The other day I called my mother and we caught up with the most recent news unveiling in the world surrounding the pandemic produced by Coronavirus (Covid-19). My mother doesn’t watch TV anymore and besides that, she is not a news enthusiast. So, it’s always up to me to summarize the news for her and dissipate any fake news she’d heard from her friends.
I explained to her the hazard of the virus with respect at the population distribution, being particularly risky for older people which have comorbidity.
“People like me,” she said very calmly. I must admit that was more difficult for me to recognize she was indeed within the population segment at risk, being +65 years old and suffering from chronic bronchitis.

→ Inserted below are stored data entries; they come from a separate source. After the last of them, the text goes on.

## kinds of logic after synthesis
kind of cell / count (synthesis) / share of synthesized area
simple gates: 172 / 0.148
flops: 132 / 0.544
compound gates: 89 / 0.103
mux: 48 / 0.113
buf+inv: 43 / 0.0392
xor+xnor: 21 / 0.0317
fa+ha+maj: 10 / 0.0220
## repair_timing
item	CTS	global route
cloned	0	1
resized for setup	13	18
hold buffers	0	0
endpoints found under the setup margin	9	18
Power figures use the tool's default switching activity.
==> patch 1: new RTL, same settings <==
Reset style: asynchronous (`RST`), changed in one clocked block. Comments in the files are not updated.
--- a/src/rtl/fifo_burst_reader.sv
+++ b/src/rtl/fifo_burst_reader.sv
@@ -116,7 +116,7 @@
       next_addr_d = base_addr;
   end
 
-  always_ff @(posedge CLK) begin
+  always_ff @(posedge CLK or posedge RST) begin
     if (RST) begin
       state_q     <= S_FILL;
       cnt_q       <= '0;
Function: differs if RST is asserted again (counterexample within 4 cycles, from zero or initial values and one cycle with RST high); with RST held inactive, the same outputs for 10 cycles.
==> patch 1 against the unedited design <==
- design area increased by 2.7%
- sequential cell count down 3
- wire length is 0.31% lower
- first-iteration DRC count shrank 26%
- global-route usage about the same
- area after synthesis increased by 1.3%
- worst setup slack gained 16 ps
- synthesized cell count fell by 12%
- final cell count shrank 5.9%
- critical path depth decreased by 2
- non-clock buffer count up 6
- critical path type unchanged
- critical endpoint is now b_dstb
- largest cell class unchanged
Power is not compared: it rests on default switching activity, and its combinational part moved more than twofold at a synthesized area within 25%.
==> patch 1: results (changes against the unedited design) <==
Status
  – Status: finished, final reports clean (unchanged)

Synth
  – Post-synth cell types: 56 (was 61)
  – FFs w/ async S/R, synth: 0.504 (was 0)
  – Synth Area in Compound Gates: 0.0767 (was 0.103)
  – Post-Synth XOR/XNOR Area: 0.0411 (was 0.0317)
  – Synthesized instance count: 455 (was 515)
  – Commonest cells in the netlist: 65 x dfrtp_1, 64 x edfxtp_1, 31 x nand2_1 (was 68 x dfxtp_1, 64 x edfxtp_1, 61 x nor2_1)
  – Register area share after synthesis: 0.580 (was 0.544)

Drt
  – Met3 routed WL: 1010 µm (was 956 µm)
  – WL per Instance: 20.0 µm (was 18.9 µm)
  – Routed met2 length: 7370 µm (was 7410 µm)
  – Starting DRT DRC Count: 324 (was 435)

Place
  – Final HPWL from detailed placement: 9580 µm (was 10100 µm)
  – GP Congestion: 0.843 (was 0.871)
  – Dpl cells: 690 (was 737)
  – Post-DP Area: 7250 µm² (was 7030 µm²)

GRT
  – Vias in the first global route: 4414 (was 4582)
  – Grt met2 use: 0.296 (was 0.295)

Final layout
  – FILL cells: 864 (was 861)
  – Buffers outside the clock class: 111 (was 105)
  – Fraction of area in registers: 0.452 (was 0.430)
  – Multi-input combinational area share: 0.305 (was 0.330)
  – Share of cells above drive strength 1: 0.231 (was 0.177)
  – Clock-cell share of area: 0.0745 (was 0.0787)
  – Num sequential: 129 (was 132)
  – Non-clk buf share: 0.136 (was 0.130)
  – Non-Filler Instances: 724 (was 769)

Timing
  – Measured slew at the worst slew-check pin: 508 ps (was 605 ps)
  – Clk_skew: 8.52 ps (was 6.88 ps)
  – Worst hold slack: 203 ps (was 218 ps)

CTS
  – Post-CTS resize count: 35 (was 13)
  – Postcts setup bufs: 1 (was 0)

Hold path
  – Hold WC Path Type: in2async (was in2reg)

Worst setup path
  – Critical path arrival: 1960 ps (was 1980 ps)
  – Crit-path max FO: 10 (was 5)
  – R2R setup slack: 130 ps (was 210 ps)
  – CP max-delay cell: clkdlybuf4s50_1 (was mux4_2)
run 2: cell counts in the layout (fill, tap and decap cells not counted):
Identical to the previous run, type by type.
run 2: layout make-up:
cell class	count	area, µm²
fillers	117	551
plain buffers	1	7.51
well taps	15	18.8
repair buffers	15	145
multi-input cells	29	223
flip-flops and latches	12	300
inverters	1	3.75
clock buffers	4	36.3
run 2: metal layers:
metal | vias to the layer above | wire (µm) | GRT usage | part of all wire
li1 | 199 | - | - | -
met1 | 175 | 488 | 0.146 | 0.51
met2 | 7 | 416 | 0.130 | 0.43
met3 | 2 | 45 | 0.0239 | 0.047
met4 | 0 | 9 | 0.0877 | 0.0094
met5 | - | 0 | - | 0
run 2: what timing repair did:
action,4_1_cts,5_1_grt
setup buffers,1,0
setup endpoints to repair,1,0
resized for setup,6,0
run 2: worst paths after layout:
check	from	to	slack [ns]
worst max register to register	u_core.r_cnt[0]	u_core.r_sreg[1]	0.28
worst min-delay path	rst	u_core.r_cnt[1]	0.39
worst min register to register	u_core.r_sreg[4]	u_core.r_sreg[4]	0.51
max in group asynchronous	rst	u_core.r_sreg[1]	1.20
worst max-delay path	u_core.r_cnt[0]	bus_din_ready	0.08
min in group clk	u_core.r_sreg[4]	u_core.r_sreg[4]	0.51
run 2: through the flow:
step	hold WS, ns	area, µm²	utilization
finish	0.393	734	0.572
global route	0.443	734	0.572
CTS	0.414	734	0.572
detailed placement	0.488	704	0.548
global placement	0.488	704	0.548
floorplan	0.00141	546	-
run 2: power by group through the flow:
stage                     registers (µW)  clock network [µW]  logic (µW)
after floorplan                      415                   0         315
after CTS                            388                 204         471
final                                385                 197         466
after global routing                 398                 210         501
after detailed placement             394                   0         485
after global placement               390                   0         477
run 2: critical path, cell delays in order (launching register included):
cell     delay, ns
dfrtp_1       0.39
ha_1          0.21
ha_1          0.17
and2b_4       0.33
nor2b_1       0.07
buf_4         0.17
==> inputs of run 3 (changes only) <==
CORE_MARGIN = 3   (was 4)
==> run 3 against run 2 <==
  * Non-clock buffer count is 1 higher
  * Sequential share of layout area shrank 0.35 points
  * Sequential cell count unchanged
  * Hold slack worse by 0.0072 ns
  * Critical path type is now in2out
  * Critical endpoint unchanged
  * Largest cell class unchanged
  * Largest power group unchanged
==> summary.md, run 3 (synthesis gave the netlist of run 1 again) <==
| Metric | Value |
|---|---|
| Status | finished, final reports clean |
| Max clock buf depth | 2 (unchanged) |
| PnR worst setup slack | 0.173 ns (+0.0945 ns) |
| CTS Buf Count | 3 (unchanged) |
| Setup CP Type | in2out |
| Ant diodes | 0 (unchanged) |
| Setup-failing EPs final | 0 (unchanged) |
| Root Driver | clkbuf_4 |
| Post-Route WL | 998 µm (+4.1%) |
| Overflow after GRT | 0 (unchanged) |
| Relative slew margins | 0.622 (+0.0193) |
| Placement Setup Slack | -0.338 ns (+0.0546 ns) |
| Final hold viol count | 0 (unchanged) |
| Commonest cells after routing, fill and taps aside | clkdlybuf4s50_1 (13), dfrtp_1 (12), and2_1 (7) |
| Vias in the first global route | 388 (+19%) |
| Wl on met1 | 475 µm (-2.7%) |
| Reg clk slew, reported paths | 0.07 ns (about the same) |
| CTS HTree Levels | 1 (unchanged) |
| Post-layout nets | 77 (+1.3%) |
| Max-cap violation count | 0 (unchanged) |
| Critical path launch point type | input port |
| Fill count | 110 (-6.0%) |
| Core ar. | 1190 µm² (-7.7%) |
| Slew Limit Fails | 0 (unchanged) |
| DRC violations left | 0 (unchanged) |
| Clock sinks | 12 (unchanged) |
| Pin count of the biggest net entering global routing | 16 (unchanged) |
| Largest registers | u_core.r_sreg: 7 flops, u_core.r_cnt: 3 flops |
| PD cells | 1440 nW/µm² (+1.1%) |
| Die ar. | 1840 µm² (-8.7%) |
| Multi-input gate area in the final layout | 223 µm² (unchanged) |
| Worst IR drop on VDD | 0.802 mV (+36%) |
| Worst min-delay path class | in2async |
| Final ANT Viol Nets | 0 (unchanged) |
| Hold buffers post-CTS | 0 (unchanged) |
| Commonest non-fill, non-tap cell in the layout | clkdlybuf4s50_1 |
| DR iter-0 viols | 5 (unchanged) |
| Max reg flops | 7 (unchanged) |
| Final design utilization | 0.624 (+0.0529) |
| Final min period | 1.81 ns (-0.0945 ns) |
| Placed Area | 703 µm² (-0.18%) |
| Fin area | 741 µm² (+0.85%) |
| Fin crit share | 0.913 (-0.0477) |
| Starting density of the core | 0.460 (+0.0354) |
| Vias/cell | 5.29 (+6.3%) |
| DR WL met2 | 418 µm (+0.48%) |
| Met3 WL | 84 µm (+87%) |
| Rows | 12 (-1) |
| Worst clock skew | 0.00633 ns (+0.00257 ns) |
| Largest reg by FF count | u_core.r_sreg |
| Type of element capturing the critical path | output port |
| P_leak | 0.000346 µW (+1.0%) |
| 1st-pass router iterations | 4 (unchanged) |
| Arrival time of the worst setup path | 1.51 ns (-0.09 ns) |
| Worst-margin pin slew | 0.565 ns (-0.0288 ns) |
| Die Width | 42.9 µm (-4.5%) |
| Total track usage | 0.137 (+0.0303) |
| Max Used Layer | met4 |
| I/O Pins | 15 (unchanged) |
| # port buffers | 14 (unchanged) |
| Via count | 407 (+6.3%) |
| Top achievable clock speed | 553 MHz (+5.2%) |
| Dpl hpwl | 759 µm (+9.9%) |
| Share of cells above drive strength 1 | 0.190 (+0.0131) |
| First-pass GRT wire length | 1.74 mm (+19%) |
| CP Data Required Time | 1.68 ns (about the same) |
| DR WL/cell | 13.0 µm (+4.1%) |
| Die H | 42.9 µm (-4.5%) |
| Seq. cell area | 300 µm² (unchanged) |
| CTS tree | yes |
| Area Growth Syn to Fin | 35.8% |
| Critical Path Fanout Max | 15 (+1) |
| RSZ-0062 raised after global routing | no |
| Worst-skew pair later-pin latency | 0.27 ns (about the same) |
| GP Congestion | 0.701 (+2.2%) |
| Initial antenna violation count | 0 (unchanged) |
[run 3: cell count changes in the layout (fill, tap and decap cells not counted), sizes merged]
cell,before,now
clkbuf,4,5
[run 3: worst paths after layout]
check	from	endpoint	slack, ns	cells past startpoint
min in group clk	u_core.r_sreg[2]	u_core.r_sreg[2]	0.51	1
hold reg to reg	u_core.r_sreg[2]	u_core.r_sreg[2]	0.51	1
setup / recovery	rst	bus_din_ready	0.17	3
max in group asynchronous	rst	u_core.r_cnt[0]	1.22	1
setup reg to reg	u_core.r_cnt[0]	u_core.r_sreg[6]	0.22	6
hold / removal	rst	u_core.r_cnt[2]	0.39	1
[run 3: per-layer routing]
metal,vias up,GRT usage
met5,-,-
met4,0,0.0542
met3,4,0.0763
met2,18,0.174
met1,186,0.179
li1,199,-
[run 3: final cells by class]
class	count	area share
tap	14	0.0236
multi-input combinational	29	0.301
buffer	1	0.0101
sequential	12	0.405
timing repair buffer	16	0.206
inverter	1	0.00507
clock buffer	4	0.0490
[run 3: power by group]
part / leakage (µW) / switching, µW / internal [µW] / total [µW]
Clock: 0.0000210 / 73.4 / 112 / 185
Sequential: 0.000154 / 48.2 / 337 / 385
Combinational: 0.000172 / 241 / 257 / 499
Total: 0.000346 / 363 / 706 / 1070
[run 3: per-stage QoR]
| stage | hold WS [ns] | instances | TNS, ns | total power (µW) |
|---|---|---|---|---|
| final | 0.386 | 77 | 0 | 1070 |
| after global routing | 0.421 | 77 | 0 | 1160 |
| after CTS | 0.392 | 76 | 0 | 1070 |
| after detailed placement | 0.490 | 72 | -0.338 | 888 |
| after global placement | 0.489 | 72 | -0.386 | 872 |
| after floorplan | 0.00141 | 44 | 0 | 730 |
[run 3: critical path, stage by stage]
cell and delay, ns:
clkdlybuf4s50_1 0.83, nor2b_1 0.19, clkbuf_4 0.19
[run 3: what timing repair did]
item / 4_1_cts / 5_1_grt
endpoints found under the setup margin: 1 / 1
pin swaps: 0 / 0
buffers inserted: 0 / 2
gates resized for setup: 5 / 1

After I’d mentally accepted that fact she is at risk, I dared to ask her, “Are you afraid of getting infected and dying?”
“No,” she said without losing composure. “I’m more afraid of what will come next.”
And while I wondered what that could be, she continued.
“With so much people losing their jobs and companies closing, I’m afraid of what that will cause in our society, crime, violence, poverty and more death.”
Coronavirus has already passed a toll to humanity in the form of thousands of human lives lost, millions of jobs lost, companies closed and millions of people struggling to adapt to a new way of life, learning to live locked at home.
And what has been very evident at least for me, is that a global crisis of this magnitude, highlights the fragility of our social, health and economic systems which are facing imminent collapse, making me wonder, as society, how much we’ve romanticized the idea of civilization?
In recent years, our economic systems and the current way we live have been questioned, with some even doubting if Capitalism could withhold to the ever-facing challenges of demographic explosion, shrinkage of world’s natural resources and climate change to mention a few.
It’s Interesting for me that every time I speak with a “change” enthusiast, either explaining me how going vegan could save the planet even when math for the territory needed for satisfy cultivation to feed 7 billion mouths would require the depredation of other ecosystems, or how moving into lithium-based electric cars could end fossil-fuel pollution even when lithium production and its toxicity levels are quite questionable for a “clean energy source”, showing that even when these measures look like a partial solution at the short term, analyzed at long term, prove that we, as mankind are just digging a hole to cover another.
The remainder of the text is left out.